While RUNNING other threads (ie, not the worker thread executing the callback) may only call ns_job_get_* upon the job. Due to the design of the synchronisation underneath, this will block until the execution of the callback, so for all intents and purposes by the time the external thread is able to call ns_job_get_*, the job will have moved to NEEDS_DELETE, NEEDS_ARM or WAITING.

NEEDS_DELETE

When you call ns_job_done, this marks the job as NEEDS_DELETE. The deletion actually occurs at "some later point". When a job is set to NEEDS_DELETE, you may not call any of the ns_job_get_* and ns_job_set_* functions on the job.

DELETED

This state only exists on the job briefly. This means we are in the process of deleting the job internally. We execute the ns_job_done_cb at this point, so that the user may clean up and free any data as required. Only the ns_job_done_cb thread may access the job at this point.

Putting it all together

This state machine encourages certain types of work flows with jobs. This is because the current states are opaque to the caller, and are enforced inside of nunc-stans. The most obviously side effect of a state machine violation is a ASSERT failure with -DDEBUG, or PR_FAILURE from get()/set(). This encourages certain practices:

  • Only single threads should be accessing jobs. This prevents races and sync issues.
  • Data and variables should exist in a single job. Avoid shared (heap) memory locations!
  • Changing jobs should only happen from within the callback, as you can guarantee a consistent state without needing to spin/block on ns_job_set_*.
  • You may not need mutexes on your data or thread locals, as the job provides the correct cpu synchronisation guarantees. Consider that each job takes a "root" data node, then all other allocated variables are referenced there only by the single thread. You can now dispose of mutexes, as the job will guarantee the synchronisation of this data.
  • Jobs work well if stack variables are used inside the callback functions, rather than heap.

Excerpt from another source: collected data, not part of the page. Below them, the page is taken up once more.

What follows belongs to an exercise in optimizing a design on an open flow for small area; a production flow would make more cautious choices. Only simulation tests tie the RTL to the original design; equivalence was not proved. The clock port is modelled as an ideal driver; clocking choices that lean on that would not hold on a real chip. Power is estimated from default activity; no workload was simulated.

## run A
// dkong3_obj_linebuf
module dkong3_obj_linebuf #(
    parameter int ADDR_W     = 8,
    parameter int DATA_W     = 6,
    parameter int FIRST_WINS = 1
) (
    input  logic              I_CLK_6M,
    input  logic              W_1B2C_RST,
    input  logic              I_LINE_STB,
    input  logic              I_WR_EN,
    input  logic [ADDR_W-1:0] I_WR_X,
    input  logic [DATA_W-1:0] I_WR_D,
    input  logic [ADDR_W-1:0] I_H,
    input  logic              I_BLANKn,
    input  logic              I_FLIP,
    output logic [DATA_W-1:0] O_OBJ_D,
    output logic              O_BANK
);
    localparam int N  = 2**ADDR_W;
    localparam int LW = ADDR_W / 2;
    localparam int HW = ADDR_W - LW;
    localparam int NL = 2**LW;
    localparam int NH = 2**HW;
    logic              sel;
    logic [ADDR_W-1:0] rd_x;
    assign rd_x = I_FLIP ? ~I_H : I_H;
    logic [DATA_W-1:0] bval [2];    
    for (genvar b = 0; b < 2; b++) begin : g_bank
        logic              is_rd;       
        logic [ADDR_W-1:0] a;
        logic              clr;
        logic [NL-1:0]     lo;
        logic [NH-1:0]     hi;
        logic [DATA_W-1:0] col;         
        logic              wen;
        logic [N-1:0]      keep;        
        logic [DATA_W-1:0] ch [NH];     
        logic [DATA_W-1:0] rv;
        assign is_rd = (sel == b[0]);
        assign a     = is_rd ? rd_x : I_WR_X;
        assign clr   = is_rd & I_BLANKn & W_1B2C_RST;
        for (genvar i = 0; i < NL; i++) begin : g_lo
            assign lo[i] = (a[LW-1:0] == i[LW-1:0]);
        end
        for (genvar i = 0; i < NH; i++) begin : g_hi
            assign hi[i] = (a[ADDR_W-1:LW] == i[HW-1:0]);
        end
  ...
For scale: ~9300 cells after synthesis, ~3100 flip-flops, about 35 I/O pins, ~0.11 sq mm of cells after synthesis.
clock: 10.0 ns
lec_check: 0
cap_margin: 5
core_margin: 2
core_utilization: 65
gpl_timing_driven: 0
place_density: 0.75
slew_margin: 5
synth_hierarchical: 1
standard.sh (not shown) runs the stock make flow with config.mk's settings and CLKGATE_MAP_FILE= SYNTH_SCRIPT=/design/flow/synth_recipe.tcl, a recipe that flattens the netlist after the stock synthesis.
==> flow/flow/run.sh <==
#!/bin/bash
# Standard layout, except: clock tree with clkbuf_16 leaf clusters and no dummy
# loads (leaf buffers upsized afterwards where flop clock-pin slew is high), and
# plain buffers on the ports.
set -euo pipefail
cd "$(dirname "$0")/.."
export CTS_ARGS="-sink_clustering_enable -repair_clock_nets -dont_use_dummy_load -buf_list sky130_fd_sc_hd__clkbuf_16 -sink_clustering_size 30 -sink_clustering_max_diameter 100"
export POST_CTS_TCL="$PWD/flow/post_cts.tcl"
export BUFFER_PORTS_ARGS="-buffer_cell sky130_fd_sc_hd__buf_2"
bash standard.sh > standard.log 2>&1
==> flow/flow/post_cts.tcl <==
# Upsize clock buffers whose flip-flop clock pins see a slow edge.
set_propagated_clock [all_clocks]
estimate_parasitics -placement
set limit 0.105
set n 0
foreach inst [get_cells -hierarchical *] {
  set m [get_property $inst ref_name]
  if {![string match sky130_fd_sc_hd__clkbuf_* $m]} continue
  if {$m eq "sky130_fd_sc_hd__clkbuf_16"} continue
  if {![string match *I_CLK_6M* [get_full_name $inst]]} continue
  set opin [get_pins -of_objects $inst -filter "direction==output"]
  set net [get_nets -of_objects $opin]
  set w 0
  foreach l [get_pins -of_objects $net -filter "direction==input"] {
    set s [get_property $l slew_max]
    if {$s > $w} { set w $s }
  }
  if {$w > $limit} {
    replace_cell $inst sky130_fd_sc_hd__clkbuf_16
    incr n
  }
}
puts "post_cts: upsized $n clock buffers"
detailed_placement
estimate_parasitics -placement
Input-level comparison between run B and run A:
diff --git a/flow/flow/run.sh b/flow/flow/run.sh
--- a/flow/flow/run.sh
+++ b/flow/flow/run.sh
@@ -4,0 +5 @@
+# buffers on the ports.
## What came out
- Run A -> run B: area after synthesis delta 0, exact match
- Reported for run A and run B, worst hold slack turned out identical to the last digit.
- Time the worst path needs with I/O delays and setup: run A vs run B, no meaningful difference
- Comparing run A against run B, there is no change at all in final standard cell count with taps included and fillers excluded.
- Diff run A..run B | post-detailed-placement cell area | unchanged
- As far as detailed-placement wirelength estimate goes, run A and run B are indistinguishable; the numbers are identical.
- Between run A and run B, the portion of total power attributed to the clock network figures differ only marginally.
- Comparing run A against run B, there is no change at all in multiplexer share of the synthesized area.
- Diff run B..run A | worst path setup slack after routing | negligible
The inputs of run C differ from those of run B as listed below.
diff --git a/flow/flow/run.sh b/flow/flow/run.sh
--- a/flow/flow/run.sh
+++ b/flow/flow/run.sh
@@ -3,3 +3,2 @@
-# loads (leaf buffers upsized afterwards where flop clock-pin slew is high), and
-# plain buffers on the ports.
-# buffers on the ports.
+# loads (leaf buffers upsized afterwards where flop clock-pin slew is high), plain
+# buffers on the ports, and power/area recovery after global routing.
@@ -10,0 +10 @@
+export RECOVER_POWER=100
[summary]
STATUS run=run C STAGES=ALL_DONE FINAL_CHECKS=FAILED CAUSE=capacitance limit, slew limit
Run C gives less power dissipated by switching net loads than run B did.
In the reports for run B and run C, the larger cell area belongs to run B.
On first-iteration DRC count, the lower figure sits with run C, not run B.
Going from run B to run C, cell count of the worst reg-to-reg path climbed 1, non-clock buffering overhead in the final layout dropped 0.30 points.


The RTL this note starts from:
==> flow/design.v <==
module dkong3_obj_linebuf #(
    parameter int ADDR_W     = 8,
    parameter int DATA_W     = 6,
    parameter int FIRST_WINS = 1
) (
    input  logic              I_CLK_6M,
    input  logic              W_1B2C_RST,
    input  logic              I_LINE_STB,
    input  logic              I_WR_EN,
    input  logic [ADDR_W-1:0] I_WR_X,
    input  logic [DATA_W-1:0] I_WR_D,
    input  logic [ADDR_W-1:0] I_H,
    input  logic              I_BLANKn,
    input  logic              I_FLIP,
    output logic [DATA_W-1:0] O_OBJ_D,
    output logic              O_BANK
);
    localparam int N  = 2**ADDR_W;
    localparam int LW = ADDR_W / 2;
    localparam int HW = ADDR_W - LW;
    localparam int NL = 2**LW;
    localparam int NH = 2**HW;
    logic              sel;
    logic [ADDR_W-1:0] rd_x;
    assign rd_x = I_FLIP ? ~I_H : I_H;
    logic [DATA_W-1:0] bval [2];    
    for (genvar b = 0; b < 2; b++) begin : g_bank
        logic              is_rd;       
        logic [ADDR_W-1:0] a;
        logic              clr;
        logic [NL-1:0]     lo;
        logic [NH-1:0]     hi;
        logic [DATA_W-1:0] col;         
        logic              wen;
        logic [N-1:0]      keep;        
        logic [DATA_W-1:0] ch [NH];     
        logic [DATA_W-1:0] rv;
        assign is_rd = (sel == b[0]);
        assign a     = is_rd ? rd_x : I_WR_X;
        assign clr   = is_rd & I_BLANKn & W_1B2C_RST;
        for (genvar i = 0; i < NL; i++) begin : g_lo
            assign lo[i] = (a[LW-1:0] == i[LW-1:0]);
        end
        for (genvar i = 0; i < NH; i++) begin : g_hi
            assign hi[i] = (a[ADDR_W-1:LW] == i[HW-1:0]);
        end
        for (genvar w = 0; w < N; w++) begin : g_sel
            assign keep[w] = ~(hi[w / NL] & lo[w % NL]);
        end
        logic [DATA_W-1:0] y [N/2];
        for (genvar p = 0; p < N/2; p++) begin : g_p
            lb_pair #(.DATA_W(DATA_W)) u_pair (
                .clk  (I_CLK_6M),
                .keep (keep[2*p +: 2]),
                .lo   (lo[(2*p) % NL +: 2]),
                .ch   (ch[(2*p) / NL]),
                .y    (y[p])
            );
        end
        always_comb begin
            rv = '1;
            for (int p = 0; p < N/2; p++)
                rv = rv & ~y[p];
        end
        assign bval[b] = rv;
        assign wen = W_1B2C_RST && I_WR_EN && (I_WR_D[1:0] != 2'b00)
                     && (FIRST_WINS == 0 || rv[1:0] == 2'b00);
        assign col = clr ? '0 : ((wen && !is_rd) ? I_WR_D : rv);
        for (genvar i = 0; i < NH; i++) begin : g_ch
            assign ch[i] = {DATA_W{hi[i]}} & col;
        end
    end
    always_ff @(posedge I_CLK_6M or negedge W_1B2C_RST) begin
        if (!W_1B2C_RST) begin
            sel     <= 1'b0;
            O_OBJ_D <= '0;
        end else begin
            O_OBJ_D <= I_BLANKn ? (sel ? bval[1] : bval[0]) : '0;
            if (I_LINE_STB) sel <= ~sel;
        end
    end
    assign O_BANK = sel;
endmodule
module lb_pair #(
    parameter int DATA_W = 6
) (
    input  logic              clk,
    input  logic [1:0]        keep,
    input  logic [1:0]        lo,
    input  logic [DATA_W-1:0] ch,
    output logic [DATA_W-1:0] y
);
    for (genvar k = 0; k < DATA_W; k++) begin : g_b
        lb_bit u_bit (.clk(clk), .keep(keep), .lo(lo), .c(ch[k]), .y(y[k]));
    end
endmodule
module lb_bit (
    input  logic       clk,
    input  logic [1:0] keep,
    input  logic [1:0] lo,
    input  logic       c,
    output logic       y
);
    logic [1:0] q;
    always_ff @(posedge clk) q <= (keep & q) | (lo & {2{c}});
    assign y = ~((keep[0] | q[0]) & (keep[1] | q[1]));
endmodule
clock: 10.0 ns
lec_check: 0
cap_margin: 5
core_margin: 2
core_utilization: 65
gpl_timing_driven: 0
place_density: 0.75
slew_margin: 5
synth_hierarchical: 1
==> flow/flow/run.sh <==
#!/bin/bash
# Standard layout, except clock tree synthesis: small leaf buffers, no dummy
# loads, and leaf buffers upsized afterwards where flop clock-pin slew is high.
set -euo pipefail
cd "$(dirname "$0")/.."
export CTS_ARGS="-sink_clustering_enable -repair_clock_nets -dont_use_dummy_load -buf_list sky130_fd_sc_hd__clkbuf_8 -root_buf sky130_fd_sc_hd__clkbuf_16 -tree_buf sky130_fd_sc_hd__clkbuf_16 -sink_clustering_size 25 -sink_clustering_max_diameter 80"
export POST_CTS_TCL="$PWD/flow/post_cts.tcl"
bash standard.sh > standard.log 2>&1
Scripts as last shown in full above: flow/flow/post_cts.tcl
The baseline finished with timing, DRC and antenna clean.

Some work flows that don't work well here:

  • Having threads alter in-flight jobs. This causes race conditions and inconsistencies.
  • Sharing heap data via pointers in jobs. This means you need a mutex on the data, which causes a serialisation point: Why bother with thread pools if you are just going to serialise on some data points anyway!
  • Modifying jobs and what they handle. Don't do it! Just ns_job_done on the job, and create a new one that matches what you want to do.
  • Map reduce: Nunc-Stans doesn't provide a good way to aggregate data on the return, IE reduce. You may need to provide a queue or some other method to reduce if you were interested in this.

Examples

Inside of the nunc-stans project, the tests/cmocka/stress_test.c code is a good example of a socket server and socket client using nunc-stans that adheres to these principles.